Let the answer be the lines from the one with "after floorplan |" to the end of the entries, copied exactly with both boundary lines kept.

[Extracted data entries]
=-=-=-=-=

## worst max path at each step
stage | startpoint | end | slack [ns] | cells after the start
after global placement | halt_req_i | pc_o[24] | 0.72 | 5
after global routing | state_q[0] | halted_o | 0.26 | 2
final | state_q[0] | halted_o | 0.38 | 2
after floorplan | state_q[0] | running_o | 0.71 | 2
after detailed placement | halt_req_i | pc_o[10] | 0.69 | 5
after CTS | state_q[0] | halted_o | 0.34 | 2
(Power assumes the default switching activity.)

=-=-=-=-=

[Problem solution]:
after floorplan | state_q[0] | running_o | 0.71 | 2
after detailed placement | halt_req_i | pc_o[10] | 0.69 | 5
after CTS | state_q[0] | halted_o | 0.34 | 2
(Power assumes the default switching activity.)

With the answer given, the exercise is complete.